Heap#
The heapq module provides an implementation of the heap queue algorithm, also known as the priority queue algorithm. Heaps are binary trees where every parent node has a value less than or equal to any of its children (min-heap). This cheat sheet covers heap operations including heap sort, priority queues, merging sorted iterables, and finding the n largest or smallest elements efficiently.

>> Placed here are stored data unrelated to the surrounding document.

## src/rtl/de_pkg.sv

```systemverilog
package de_pkg;

    typedef enum logic {
        DE_MODE_CYCLE = 1'b0,
        DE_MODE_LATCH = 1'b1
    } de_mode_e;

    typedef enum logic [1:0] {
        DE_DRV_TRIP   = 2'b00,
        DE_DRV_INV    = 2'b01,
        DE_DRV_ZERO   = 2'b10,
        DE_DRV_ONE    = 2'b11
    } de_drv_e;

    typedef struct packed {
        logic flag;
        logic enable;
    } de_state_t;

endpackage

```

## src/rtl/de_trip_sync.sv

```systemverilog
module de_trip_sync #(
    parameter int STAGES = 2
) (
    input  logic clk,
    input  logic rst_n,
    input  logic din,
    output logic dout
);
    logic [STAGES-1:0] sh_d, sh_q;

    always_comb begin
        sh_d = {sh_q[STAGES-2:0], din};
    end

    always_ff @(posedge clk or negedge rst_n) begin
        if (!rst_n) sh_q <= '0;
        else        sh_q <= sh_d;
    end

    assign dout = sh_q[STAGES-1];
endmodule

```

## src/rtl/de_reentry_blk.sv

```systemverilog
module de_reentry_blk #(
    parameter int DLY_W = 8
) (
    input  logic             clk,
    input  logic             rst_n,
    input  logic             load,
    input  logic [DLY_W-1:0] dly,
    input  logic             sync_evt,
    output logic             blocked
);
    logic [DLY_W-1:0] cnt_d, cnt_q;

    always_comb begin
        cnt_d = cnt_q;
        if (load)
            cnt_d = dly;
        else if (sync_evt && (cnt_q != '0))
            cnt_d = cnt_q - 1'b1;
    end

    always_ff @(posedge clk or negedge rst_n) begin
        if (!rst_n) cnt_q <= '0;
        else        cnt_q <= cnt_d;
    end

    assign blocked = (cnt_q != '0);
endmodule

```

## src/rtl/de_drive_mux.sv

```systemverilog
module de_drive_mux
    import de_pkg::*;
(
    input  logic       trip_hi,
    input  logic       trip_lo,
    input  logic       sel,
    input  logic [1:0] drv,
    input  logic       active,
    input  logic       pwm_in,
    output logic       pwm_out
);
    logic src;
    logic ovr;

    always_comb begin
        src = sel ? trip_lo : trip_hi;
        unique case (de_drv_e'(drv))
            DE_DRV_TRIP: ovr = src;
            DE_DRV_INV:  ovr = ~src;
            DE_DRV_ZERO: ovr = 1'b0;
            DE_DRV_ONE:  ovr = 1'b1;
            default:     ovr = 1'b0;
        endcase
        pwm_out = active ? ovr : pwm_in;
    end
endmodule

```

## src/rtl/diode_emu_ctrl.sv

```systemverilog
module diode_emu_ctrl
    import de_pkg::*;
#(
    parameter int SYNC_STAGES = 2,
    parameter int DLY_W       = 8
) (
    input  logic             clk,
    input  logic             rst_n,
    input  logic             trip_hi_in,
    input  logic             trip_lo_in,
    input  logic             sync_evt,
    input  logic             tripout_evt,
    input  logic             pwm_a_in,
    input  logic             pwm_b_in,
    input  logic             en_wr,
    input  logic             en_wr_val,
    input  logic             cfg_mode,
    input  logic [DLY_W-1:0] cfg_reentry_dly,
    input  logic             cfg_bypass,
    input  logic             cfg_sel_a,
    input  logic [1:0]       cfg_drv_a,
    input  logic             cfg_sel_b,
    input  logic [1:0]       cfg_drv_b,
    input  logic             force_wr,
    input  logic             clear_wr,
    output logic             flag_out,
    output logic             enable_rd,
    output logic             pwm_a_out,
    output logic             pwm_b_out
);
    localparam int NUM_CH = 2;

    de_state_t st_d, st_q;
    logic      trip_hi_s, trip_lo_s;
    logic      trip_any;
    logic      blocked;
    logic      hw_set;
    logic      flag_fall;
    logic      override_on;

    logic [NUM_CH-1:0]      ch_sel;
    logic [NUM_CH-1:0][1:0] ch_drv;
    logic [NUM_CH-1:0]      ch_pwm_in;
    logic [NUM_CH-1:0]      ch_pwm_out;

    de_trip_sync #(.STAGES(SYNC_STAGES)) u_sync_hi (
        .clk(clk), .rst_n(rst_n), .din(trip_hi_in), .dout(trip_hi_s)
    );
    de_trip_sync #(.STAGES(SYNC_STAGES)) u_sync_lo (
        .clk(clk), .rst_n(rst_n), .din(trip_lo_in), .dout(trip_lo_s)
    );

    de_reentry_blk #(.DLY_W(DLY_W)) u_reentry (
        .clk(clk), .rst_n(rst_n), .load(flag_fall), .dly(cfg_reentry_dly),
        .sync_evt(sync_evt), .blocked(blocked)
    );

    assign trip_any = trip_hi_s | trip_lo_s;

    always_comb begin
        st_d   = st_q;
        hw_set = st_q.enable && trip_any && !blocked;

        if (tripout_evt)
            st_d.enable = 1'b0;
        else if (en_wr)
            st_d.enable = en_wr_val;

        if (force_wr)
            st_d.flag = 1'b1;
        else if (clear_wr)
            st_d.flag = 1'b0;
        else if (de_mode_e'(cfg_mode) == DE_MODE_LATCH) begin
            if (hw_set) st_d.flag = 1'b1;
        end else begin
            if (sync_evt)    st_d.flag = hw_set;
            else if (hw_set) st_d.flag = 1'b1;
        end

        flag_fall = st_q.flag && !st_d.flag;
    end

    always_ff @(posedge clk or negedge rst_n) begin
        if (!rst_n) st_q <= '0;
        else        st_q <= st_d;
    end

    assign override_on = st_q.flag && !(cfg_bypass && tripout_evt);

    assign ch_sel    = {cfg_sel_b, cfg_sel_a};
    assign ch_drv    = {cfg_drv_b, cfg_drv_a};
    assign ch_pwm_in = {pwm_b_in, pwm_a_in};

    for (genvar g = 0; g < NUM_CH; g++) begin : g_ch
        de_drive_mux u_mux (
            .trip_hi(trip_hi_s), .trip_lo(trip_lo_s),
            .sel(ch_sel[g]), .drv(ch_drv[g]),
            .active(override_on), .pwm_in(ch_pwm_in[g]),
            .pwm_out(ch_pwm_out[g])
        );
    end

    assign pwm_a_out = ch_pwm_out[0];
    assign pwm_b_out = ch_pwm_out[1];
    assign flag_out  = st_q.flag;
    assign enable_rd = st_q.enable;
endmodule

```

The source code is available on GitHub.
References#
Basic Heap Operations#
The heapq module provides functions to create and manipulate heaps. Use
heapify to convert a list into a heap in-place in O(n) time. Use heappush
and heappop to add and remove elements while maintaining the heap property.
>>> import heapq
>>> # Convert list to heap in-place
>>> h = [5, 1, 3, 2, 6]
>>> heapq.heapify(h)
>>> h[0] # smallest element at root
1
>>> # Push and pop
>>> heapq.heappush(h, 0)
>>> heapq.heappop(h)
0
>>> # Push and pop in one operation
>>> heapq.heappushpop(h, 4) # push 4, then pop smallest
1
>>> # Pop and push in one operation
>>> heapq.heapreplace(h, 0) # pop smallest, then push 0
2
Implement Heap Sort with heapq#
Heap sort works by pushing all elements onto a heap and then popping them off one by one. Since the heap maintains the min-heap property, elements come out in sorted order. The time complexity is O(n log n).
>>> import heapq
>>> a = [5, 1, 3, 2, 6]
>>> h = []
>>> for x in a:
... heapq.heappush(h, x)
...
>>> x = [heapq.heappop(h) for _ in range(len(a))]
>>> x
[1, 2, 3, 5, 6]
A more efficient approach uses heapify to convert the list in-place:
>>> import heapq
>>> def heap_sort(items):
... h = items.copy()
... heapq.heapify(h)
... return [heapq.heappop(h) for _ in range(len(h))]
...
>>> heap_sort([5, 1, 3, 2, 6])
[1, 2, 3, 5, 6]
Implement Max Heap#
Python’s heapq only provides a min-heap. To implement a max-heap, negate
the values when pushing and negate again when popping.
>>> import heapq
>>> # Max heap using negation
>>> h = []
>>> for x in [5, 1, 3, 2, 6]:
... heapq.heappush(h, -x)
...
>>> [-heapq.heappop(h) for _ in range(len(h))]
[6, 5, 3, 2, 1]
For custom objects, implement __lt__ with reversed comparison:
import heapq
class MaxHeapItem:
def __init__(self, val):
self.val = val
def __lt__(self, other):
return self.val > other.val # reversed for max heap
h = []
for x in [5, 1, 3]:
heapq.heappush(h, MaxHeapItem(x))
print(heapq.heappop(h).val) # 5 (largest)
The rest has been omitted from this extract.